> **WHAT TO WORK ON**
Tally up the lines below that carry the word "cycle", answering with the figure alone.

> **SOURCE DATA**
-- Opening Marker --

$ cat config.mk
export PLATFORM = sky130hd
export DESIGN_NAME = wb_cmd_master
export DESIGN_NICKNAME = d
export VERILOG_FILES = /design/src/rtl/wb_cmd_pkg.sv /design/src/rtl/wb_cmd_master.sv
export SDC_FILE = /design/constraint.sdc
export NUM_CORES = 1
export LEC_CHECK = 0
export BUFFER_PORTS_ARGS = -buffer_cell sky130_fd_sc_hd__buf_2
export CAP_MARGIN = 5
export CORE_ASPECT_RATIO = 0.5
export CORE_MARGIN = 1.5
export CORE_UTILIZATION = 45
export DETAILED_ROUTE_END_ITERATION = 8
export HOLD_SLACK_MARGIN = 0.03
export PLACE_DENSITY = 0.67
export SLEW_MARGIN = 20
export SYNTH_ARGS = -nofsm -noshare
export SYNTH_HDL_FRONTEND = slang
export SYNTH_SLANG_ARGS = --single-unit
$ cat constraint.sdc
create_clock -name i_clk -period 2.75 [get_ports i_clk]
set_input_delay 0.1375 -clock i_clk [delete_from_list [all_inputs] [get_ports i_clk]]
set_output_delay 0.1375 -clock i_clk [all_outputs]
set_load 0.02 [all_outputs]
$ cat src/rtl/wb_cmd_pkg.sv
// Shared types and byte constants for the UART-command Wishbone master.
package wb_cmd_pkg;

    typedef enum logic [2:0] {
        ST_IDLE,
        ST_ADDR,
        ST_DATA,
        ST_WB,
        ST_RESP
    } state_t;

    localparam logic [7:0] OP_WR    = 8'h57;  // 'W'
    localparam logic [7:0] OP_RD    = 8'h52;  // 'R'
    localparam logic [7:0] RSP_OK   = 8'h4B;  // 'K'
    localparam logic [7:0] RSP_DAT  = 8'h44;  // 'D'
    localparam logic [7:0] RSP_ERR  = 8'h45;  // 'E'
    localparam logic [7:0] RSP_TOUT = 8'h54;  // 'T'

    localparam int TOUT_DEFAULT = 255;

endpackage

$ cat src/rtl/wb_cmd_master.sv
// Purpose: parses W/R byte frames from a UART RX stream, runs one Wishbone cycle, replies on TX.
// Latency: WB cycle starts one clock after the last frame byte; reply starts one clock after ack/timeout.
// Backpressure: RX is ready only while collecting a frame; a stalled TX sink holds the reply indefinitely.
module wb_cmd_master
    import wb_cmd_pkg::*;
#(
    parameter int p_TOUT = TOUT_DEFAULT,
    parameter int p_AW   = 32
) (
    input  logic            i_clk,
    input  logic            i_arst_n,
    input  logic [7:0]      iv_rx_dat,
    input  logic            i_rx_vld,
    output logic            o_rx_rdy,
    output logic [7:0]      ov_tx_dat,
    output logic            o_tx_vld,
    input  logic            i_tx_rdy,
    output logic [p_AW-1:0] ov_wbm_adr,
    output logic [31:0]     ov_wbm_dat,
    input  logic [31:0]     iv_wbm_dat,
    output logic            o_wbm_we,
    output logic            o_wbm_stb,
    output logic            o_wbm_cyc,
    output logic [3:0]      ov_wbm_sel,
    input  logic            i_wbm_ack
);

    state_t          state_q, state_d;
    logic [1:0]      byte_cnt_q, byte_cnt_d;
    logic [15:0]     tout_cnt_q, tout_cnt_d;
    logic [p_AW-1:0] adr_q, adr_d;
    logic [31:0]     wdat_q, wdat_d;
    logic            wr_q, wr_d;
    // Reply shift register: the byte on the TX port is always the top byte.
    logic [39:0]     resp_q, resp_d;
    logic [2:0]      rem_q, rem_d;
    logic            rx_rdy_q, rx_rdy_d;
    logic            tx_vld_q, tx_vld_d;
    logic            cyc_q, cyc_d;
    logic            we_q, we_d;
    logic [3:0]      sel_q, sel_d;

    logic rx_fire;
    logic tx_fire;

    assign rx_fire = i_rx_vld & rx_rdy_q;
    assign tx_fire = tx_vld_q & i_tx_rdy;

    always_comb begin
        state_d    = state_q;
        byte_cnt_d = byte_cnt_q;
        tout_cnt_d = tout_cnt_q;
        adr_d      = adr_q;
        wdat_d     = wdat_q;
        wr_d       = wr_q;
        resp_d     = resp_q;
        rem_d      = rem_q;
        case (state_q)
            ST_IDLE: begin
                if (rx_fire) begin
                    if (iv_rx_dat == OP_WR || iv_rx_dat == OP_RD) begin
                        state_d    = ST_ADDR;
                        wr_d       = (iv_rx_dat == OP_WR);
                        byte_cnt_d = 2'd0;
                        adr_d      = '0;
                    end else begin
                        state_d = ST_RESP;
                        resp_d  = {RSP_ERR, 32'h0};
                        rem_d   = 3'd1;
                    end
                end
            end
            ST_ADDR: begin
                if (rx_fire) begin
                    adr_d      = {adr_q[p_AW-9:0], iv_rx_dat};
                    byte_cnt_d = byte_cnt_q + 2'd1;
                    if (byte_cnt_q == 2'd3) begin
                        state_d    = wr_q ? ST_DATA : ST_WB;
                        tout_cnt_d = 16'd0;
                    end
                end
            end
            ST_DATA: begin
                if (rx_fire) begin
                    wdat_d     = {wdat_q[23:0], iv_rx_dat};
                    byte_cnt_d = byte_cnt_q + 2'd1;
                    if (byte_cnt_q == 2'd3) begin
                        state_d    = ST_WB;
                        tout_cnt_d = 16'd0;
                    end
                end
            end
            ST_WB: begin
                tout_cnt_d = tout_cnt_q + 16'd1;
                // Ack is tested first so it wins over a coincident timeout.
                if (i_wbm_ack) begin
                    state_d = ST_RESP;
                    if (wr_q) begin
                        resp_d = {RSP_OK, 32'h0};
                        rem_d  = 3'd1;
                    end else begin
                        resp_d = {RSP_DAT, iv_wbm_dat};
                        rem_d  = 3'd5;
                    end
                end else if (tout_cnt_d == 16'(p_TOUT)) begin
                    state_d = ST_RESP;
                    resp_d  = {RSP_TOUT, 32'h0};
                    rem_d   = 3'd1;
                end
            end
            ST_RESP: begin
                if (tx_fire) begin
                    resp_d = {resp_q[31:0], 8'h0};
                    rem_d  = rem_q - 3'd1;
                    if (rem_q == 3'd1) begin
                        state_d = ST_IDLE;
                    end
                end
            end
            default: state_d = ST_IDLE;
        endcase

        rx_rdy_d = (state_d == ST_IDLE) || (state_d == ST_ADDR) || (state_d == ST_DATA);
        tx_vld_d = (state_d == ST_RESP);
        cyc_d    = (state_d == ST_WB);
        we_d     = cyc_d & wr_d;
        sel_d    = cyc_d ? 4'hF : 4'h0;
    end

    always_ff @(posedge i_clk or negedge i_arst_n) begin
        if (!i_arst_n) begin
            state_q    <= ST_IDLE;
            byte_cnt_q <= '0;
            tout_cnt_q <= '0;
            adr_q      <= '0;
            wdat_q     <= '0;
            wr_q       <= 1'b0;
            resp_q     <= '0;
            rem_q      <= '0;
            rx_rdy_q   <= 1'b0;
            tx_vld_q   <= 1'b0;
            cyc_q      <= 1'b0;
            we_q       <= 1'b0;
            sel_q      <= '0;
        end else begin
            state_q    <= state_d;
            byte_cnt_q <= byte_cnt_d;
            tout_cnt_q <= tout_cnt_d;
            adr_q      <= adr_d;
            wdat_q     <= wdat_d;
            wr_q       <= wr_d;
            resp_q     <= resp_d;
            rem_q      <= rem_d;
            rx_rdy_q   <= rx_rdy_d;
            tx_vld_q   <= tx_vld_d;
            cyc_q      <= cyc_d;
            we_q       <= we_d;
            sel_q      <= sel_d;
        end
    end

    assign o_rx_rdy   = rx_rdy_q;
    assign o_tx_vld   = tx_vld_q;
    assign ov_tx_dat  = resp_q[39:32];
    assign o_wbm_cyc  = cyc_q;
    assign o_wbm_stb  = cyc_q;
    assign o_wbm_we   = we_q;
    assign ov_wbm_sel = sel_q;
    assign ov_wbm_adr = adr_q;
    assign ov_wbm_dat = wdat_q;

endmodule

-- Closing Marker --

> **RESPONSE AREA**
2